File: config.mk
export PLATFORM = sky130hd
export DESIGN_NAME = shotGameTop
export DESIGN_NICKNAME = d
export VERILOG_FILES = /design/src/design/gamePkg.sv /design/src/design/objectIf.sv /design/src/design/shotGameTop.sv /design/src/design/hitDetector.sv /design/src/design/targetLogic.sv /design/src/design/shotLogic.sv /design/src/design/apbRegs.sv
export SDC_FILE = /design/constraint.sdc
export NUM_CORES = 1
export LEC_CHECK = 0
export ABC_AREA = 1
export BUFFER_PORTS_ARGS = -buffer_cell sky130_fd_sc_hd__buf_4
export CORE_MARGIN = 2
export CORE_UTILIZATION = 45
export DETAILED_ROUTE_END_ITERATION = 7
export PLACE_DENSITY_LB_ADDON = 0.12
export SYNTH_ARGS = -nofsm -noshare
export SYNTH_HDL_FRONTEND = slang
export SYNTH_SLANG_ARGS = --single-unit
File: constraint.sdc
create_clock -name clk -period 4.2 [get_ports clk]
set_input_delay 0.21 -clock clk [delete_from_list [all_inputs] [get_ports clk]]
set_output_delay 0.21 -clock clk [all_outputs]
set_load 0.01 [all_outputs]
File: src/design/gamePkg.sv
`default_nettype none

package gamePkg;

	// screen and sprite geometry in pixels
	localparam int screenWidth = 640;    // parking column of an inactive object
	localparam int screenHeight = 480;   // parking row
	localparam int spriteSize = 32;      // edge of both bounding boxes
	localparam int launchY = 415;        // shot start row

	localparam int coordWidth = 11;      // signed pixel coordinate
	localparam int fixedWidth = 18;      // signed fixed point position
	localparam int scoreWidth = 16;

	// target limits and power-up values
	localparam logic signed [coordWidth-1:0] targetMaxX = coordWidth'(screenWidth - spriteSize);
	localparam logic [9:0] targetStartRow = 10'd40;
	localparam logic signed [5:0] targetStartSpeed = 6'sd2;

	// fixed point, one pixel is 64 units
	localparam int fixedShift = 6;
	localparam int shotSpeedY = 150;     // upward, every frame
	localparam int shotSpeedX = 25;      // only for directions 1 and 2
	localparam logic signed [fixedWidth-1:0] stepX = fixedWidth'(shotSpeedX);
	localparam logic signed [fixedWidth-1:0] stepY = fixedWidth'(shotSpeedY);
	localparam logic signed [fixedWidth-1:0] parkXFix = fixedWidth'(screenWidth << fixedShift);
	localparam logic signed [fixedWidth-1:0] parkYFix = fixedWidth'(screenHeight << fixedShift);
	localparam logic signed [fixedWidth-1:0] launchYFix = fixedWidth'(launchY << fixedShift);
	// shot is gone once its box is fully above row 0
	localparam logic signed [fixedWidth-1:0] topLimitFix = fixedWidth'(-(spriteSize << fixedShift));

	// register map, byte addresses
	localparam logic [3:0] addrFire = 4'h0;
	localparam logic [3:0] addrTarget = 4'h4;
	localparam logic [3:0] addrScore = 4'h8;    // read only
	localparam logic [3:0] addrStatus = 4'hC;   // read only

	typedef struct packed {
		logic [31-2-coordWidth:0] pad;
		logic [1:0] dir;                      // 1 right, 2 left, else straight up
		logic signed [coordWidth-1:0] initialX;
	} fireCmd_t;

	typedef struct packed {
		logic [15:0] pad;
		logic signed [5:0] speed;             // pixels per frame, sign gives heading
		logic [9:0] row;
	} targetCmd_t;

	// one APB word, layout picked by the address
	typedef union packed {
		fireCmd_t fire;
		targetCmd_t target;
	} cmdWord_t;

endpackage

`default_nettype wire
File: src/design/objectIf.sv
`timescale 1ns/10ps
`default_nettype none

// one moving object as seen by the hit detector
interface objectIf;

	logic active;                                  // low while parked off screen
	logic signed [gamePkg::coordWidth-1:0] x;      // top left corner, pixels
	logic signed [gamePkg::coordWidth-1:0] y;
	logic collision;                               // overlap level from the detector

	// the block that owns the position
	modport mover (
		output active,
		output x,
		output y,
		input collision
	);

	// the block that tests for overlap
	modport observer (
		input active,
		input x,
		input y,
		output collision
	);

endinterface

`default_nettype wire

File: src/design/shotGameTop.sv
`timescale 1ns/10ps
`default_nettype none

module shotGameTop (
	input logic clk,
	input logic resetN,
	input logic startOfFrame,                              // from video timing
	input logic psel,
	input logic penable,
	input logic pwrite,
	input logic [3:0] paddr,
	input logic [31:0] pwdata,
	output logic [31:0] prdata,
	output logic pready,
	output logic pslverr,
	output logic signed [gamePkg::coordWidth-1:0] shotX,   // to the drawing stage
	output logic signed [gamePkg::coordWidth-1:0] shotY,
	output logic shotActive,
	output logic signed [gamePkg::coordWidth-1:0] targetX,
	output logic signed [gamePkg::coordWidth-1:0] targetY,
	output logic hit
);

	logic fireReq;
	logic [1:0] fireDir;
	logic signed [gamePkg::coordWidth-1:0] fireX;
	logic fireTaken;
	logic signed [5:0] targetSpeed;
	logic [9:0] targetRow;
	logic [gamePkg::scoreWidth-1:0] score;

	objectIf shotBus ();
	objectIf targetBus ();

	apbRegs u_apbRegs (
		.clk(clk),
		.resetN(resetN),
		.psel(psel),
		.penable(penable),
		.pwrite(pwrite),
		.paddr(paddr),
		.pwdata(pwdata),
		.prdata(prdata),
		.pready(pready),
		.pslverr(pslverr),
		.fireReq(fireReq),
		.fireDir(fireDir),
		.fireX(fireX),
		.fireTaken(fireTaken),
		.targetSpeed(targetSpeed),
		.targetRow(targetRow),
		.score(score),
		.shotActive(shotBus.active)     // flag straight from the shot
	);

	shotLogic u_shotLogic (
		.clk(clk),
		.resetN(resetN),
		.startOfFrame(startOfFrame),
		.fireReq(fireReq),
		.fireDir(fireDir),
		.fireX(fireX),
		.fireTaken(fireTaken),
		.shot(shotBus.mover)
	);

	targetLogic u_targetLogic (
		.clk(clk),
		.resetN(resetN),
		.startOfFrame(startOfFrame),
		.targetSpeed(targetSpeed),
		.targetRow(targetRow),
		.target(targetBus.mover)
	);

	hitDetector u_hitDetector (
		.clk(clk),
		.resetN(resetN),
		.startOfFrame(startOfFrame),
		.shot(shotBus.observer),
		.target(targetBus.observer),
		.score(score)
	);

	assign shotX = shotBus.x;
	assign shotY = shotBus.y;
	assign shotActive = shotBus.active;
	assign targetX = targetBus.x;
	assign targetY = targetBus.y;
	assign hit = shotBus.collision;        // same level on both buses

endmodule

`default_nettype wire

File: src/design/hitDetector.sv
`timescale 1ns/10ps
`default_nettype none

module hitDetector (
	input logic clk,
	input logic resetN,
	input logic startOfFrame,
	objectIf.observer shot,
	objectIf.observer target,
	output logic [gamePkg::scoreWidth-1:0] score
);

	logic signed [gamePkg::coordWidth:0] dx;   // wide enough for any difference
	logic signed [gamePkg::coordWidth:0] dy;
	logic [gamePkg::coordWidth:0] absDx;
	logic [gamePkg::coordWidth:0] absDy;
	logic hit;

	assign dx = shot.x - target.x;
	assign dy = shot.y - target.y;
	assign absDx = dx[gamePkg::coordWidth] ? -dx : dx;
	assign absDy = dy[gamePkg::coordWidth] ? -dy : dy;

	// equal sized boxes overlap when both distances are under one edge
	assign hit = shot.active && target.active &&
		(absDx < gamePkg::spriteSize) && (absDy < gamePkg::spriteSize);

	// both movers see the same event
	assign shot.collision = hit;
	assign target.collision = hit;

	// one point per frame with overlap, stops at all ones
	always_ff @(posedge clk or negedge resetN) begin
		if (!resetN)
			score <= '0;
		else if (startOfFrame && hit && (score != '1))
			score <= score + 1'b1;
	end

endmodule

`default_nettype wire

File: src/design/targetLogic.sv
`timescale 1ns/10ps
`default_nettype none

module targetLogic (
	input logic clk,
	input logic resetN,
	input logic startOfFrame,
	input logic signed [5:0] targetSpeed,     // host speed setting
	input logic [9:0] targetRow,
	objectIf.mover target
);

	logic signed [gamePkg::coordWidth-1:0] x;
	logic [9:0] row;
	logic signed [5:0] velocity;              // current heading and speed
	logic signed [5:0] speedSeen;             // targetSpeed at the last frame
	logic signed [5:0] stepVel;
	logic signed [gamePkg::coordWidth:0] nextX;   // one extra bit for the edge test

	// a new host speed replaces the bounced velocity
	assign stepVel = (targetSpeed != speedSeen) ? targetSpeed : velocity;
	assign nextX = x + stepVel;

	always_ff @(posedge clk or negedge resetN) begin
		if (!resetN) begin
			x <= '0;
			row <= gamePkg::targetStartRow;
			velocity <= gamePkg::targetStartSpeed;
			speedSeen <= gamePkg::targetStartSpeed;
		end else if (startOfFrame) begin
			row <= targetRow;
			speedSeen <= targetSpeed;
			if (target.collision) begin       // respawn at the left edge
				x <= '0;
				velocity <= targetSpeed;
			end else if (nextX < 0) begin
				x <= '0;
				velocity <= -stepVel;         // bounce off the left edge
			end else if (nextX > gamePkg::targetMaxX) begin
				x <= gamePkg::targetMaxX;
				velocity <= -stepVel;         // and off the right edge
			end else begin
				x <= nextX[gamePkg::coordWidth-1:0];
				velocity <= stepVel;
			end
		end
	end

	assign target.active = 1'b1;              // never parked
	assign target.x = x;
	assign target.y = {1'b0, row};

	// clamp keeps the whole box on screen
	xInRange: assert property (@(posedge clk) disable iff (!resetN)
		(x >= 0) && (x <= gamePkg::targetMaxX));

endmodule

`default_nettype wire

File: src/design/shotLogic.sv
`timescale 1ns/10ps
`default_nettype none

module shotLogic (
	input logic clk,
	input logic resetN,
	input logic startOfFrame,                              // one update per frame
	input logic fireReq,
	input logic [1:0] fireDir,
	input logic signed [gamePkg::coordWidth-1:0] fireX,
	output logic fireTaken,
	objectIf.mover shot
);

	logic signed [gamePkg::fixedWidth-1:0] xFix;       // position, 1/64 pixel
	logic signed [gamePkg::fixedWidth-1:0] yFix;
	logic signed [gamePkg::fixedWidth-1:0] speedX;     // sideways step per frame
	logic signed [gamePkg::fixedWidth-1:0] fireXFix;
	logic active;
	logic done;

	// pixel column to fixed point, sign bit on top
	assign fireXFix = {fireX[gamePkg::coordWidth-1], fireX, {gamePkg::fixedShift{1'b0}}};

	// launch only from the parked state
	assign fireTaken = startOfFrame && !active && fireReq;

	// hit, or box fully above the screen
	assign done = shot.collision || (yFix <= gamePkg::topLimitFix);

	always_ff @(posedge clk or negedge resetN) begin
		if (!resetN) begin
			xFix <= gamePkg::parkXFix;
			yFix <= gamePkg::parkYFix;
			speedX <= '0;
			active <= 1'b0;
		end else if (startOfFrame) begin
			if (done) begin                   // overrides deploy and move
				xFix <= gamePkg::parkXFix;
				yFix <= gamePkg::parkYFix;
				active <= 1'b0;
			end else if (fireTaken) begin
				xFix <= fireXFix;
				yFix <= gamePkg::launchYFix;
				active <= 1'b1;
				case (fireDir)
					2'd1: speedX <= gamePkg::stepX;    // right
					2'd2: speedX <= -gamePkg::stepX;   // left
					default: speedX <= '0;
				endcase
			end else if (active) begin
				xFix <= xFix + speedX;
				yFix <= yFix - gamePkg::stepY;     // y grows downward
			end
		end
	end

	// drop the fraction bits
	assign shot.active = active;
	assign shot.x = xFix[gamePkg::fixedShift +: gamePkg::coordWidth];
	assign shot.y = yFix[gamePkg::fixedShift +: gamePkg::coordWidth];

	// the shot only starts flying from an accepted fire command
	launchFromFire: assert property (@(posedge clk) disable iff (!resetN)
		$rose(active) |-> $past(fireTaken));

endmodule

`default_nettype wire

File: src/design/apbRegs.sv
`timescale 1ns/10ps
`default_nettype none

module apbRegs (
	input logic clk,
	input logic resetN,
	input logic psel,
	input logic penable,
	input logic pwrite,
	input logic [3:0] paddr,
	input logic [31:0] pwdata,
	output logic [31:0] prdata,
	output logic pready,
	output logic pslverr,
	output logic fireReq,                                  // fire command pending
	output logic [1:0] fireDir,
	output logic signed [gamePkg::coordWidth-1:0] fireX,
	input logic fireTaken,                                 // shot deployed this edge
	output logic signed [5:0] targetSpeed,
	output logic [9:0] targetRow,
	input logic [gamePkg::scoreWidth-1:0] score,
	input logic shotActive
);

	gamePkg::cmdWord_t wrWord;       // pwdata in both layouts
	gamePkg::cmdWord_t fireView;     // readback of the fire register
	gamePkg::cmdWord_t targetView;
	logic setup;
	logic access;
	logic addrKnown;
	logic addrReadOnly;
	logic wrFire;
	logic wrTarget;
	logic [31:0] rdData;

	assign pready = 1'b1;            // zero wait states
	assign setup = psel && !penable;
	assign access = psel && penable;
	assign wrWord = pwdata;

	assign wrFire = access && pwrite && (paddr == gamePkg::addrFire);
	assign wrTarget = access && pwrite && (paddr == gamePkg::addrTarget);

	// address decode and read mux
	always_comb begin
		fireView = '0;
		fireView.fire.dir = fireDir;
		fireView.fire.initialX = fireX;
		targetView = '0;
		targetView.target.speed = targetSpeed;
		targetView.target.row = targetRow;
		rdData = '0;
		addrKnown = 1'b1;
		addrReadOnly = 1'b0;
		case (paddr)
			gamePkg::addrFire: rdData = fireView;
			gamePkg::addrTarget: rdData = targetView;
			gamePkg::addrScore: begin
				rdData = 32'(score);
				addrReadOnly = 1'b1;
			end
			gamePkg::addrStatus: begin
				rdData = {30'd0, fireReq, shotActive};
				addrReadOnly = 1'b1;
			end
			default: addrKnown = 1'b0;   // misaligned offsets
		endcase
	end

	always_ff @(posedge clk or negedge resetN) begin
		if (!resetN) begin
			fireReq <= 1'b0;
			targetSpeed <= gamePkg::targetStartSpeed;
			targetRow <= gamePkg::targetStartRow;
			pslverr <= 1'b0;
			prdata <= '0;
		end else begin
			if (wrFire)
				fireReq <= 1'b1;          // a fresh write wins over the accept
			else if (fireTaken)
				fireReq <= 1'b0;
			if (wrTarget) begin
				targetSpeed <= wrWord.target.speed;   // picked up at next frame
				targetRow <= wrWord.target.row;
			end
			// response prepared in setup, held through the access cycle
			pslverr <= setup && (!addrKnown || (pwrite && addrReadOnly));
			if (setup)
				prdata <= rdData;
		end
	end

	// fire command payload
	always_ff @(posedge clk) begin
		if (wrFire) begin
			fireDir <= wrWord.fire.dir;
			fireX <= wrWord.fire.initialX;
		end
	end

	// error is only flagged while the master is in the access phase
	errOnlyInAccess: assert property (@(posedge clk) disable iff (!resetN)
		pslverr |-> psel && penable);

endmodule

`default_nettype wire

_ _ _ _ _ _ _

From the first line of the data above to the line holding "export SYNTH_HDL_FRONTEND = slang", reproduce each line exactly; emit no other lines.

▶ SOLUTION TO THE EXERCISE:
File: config.mk
export PLATFORM = sky130hd
export DESIGN_NAME = shotGameTop
export DESIGN_NICKNAME = d
export VERILOG_FILES = /design/src/design/gamePkg.sv /design/src/design/objectIf.sv /design/src/design/shotGameTop.sv /design/src/design/hitDetector.sv /design/src/design/targetLogic.sv /design/src/design/shotLogic.sv /design/src/design/apbRegs.sv
export SDC_FILE = /design/constraint.sdc
export NUM_CORES = 1
export LEC_CHECK = 0
export ABC_AREA = 1
export BUFFER_PORTS_ARGS = -buffer_cell sky130_fd_sc_hd__buf_4
export CORE_MARGIN = 2
export CORE_UTILIZATION = 45
export DETAILED_ROUTE_END_ITERATION = 7
export PLACE_DENSITY_LB_ADDON = 0.12
export SYNTH_ARGS = -nofsm -noshare
export SYNTH_HDL_FRONTEND = slang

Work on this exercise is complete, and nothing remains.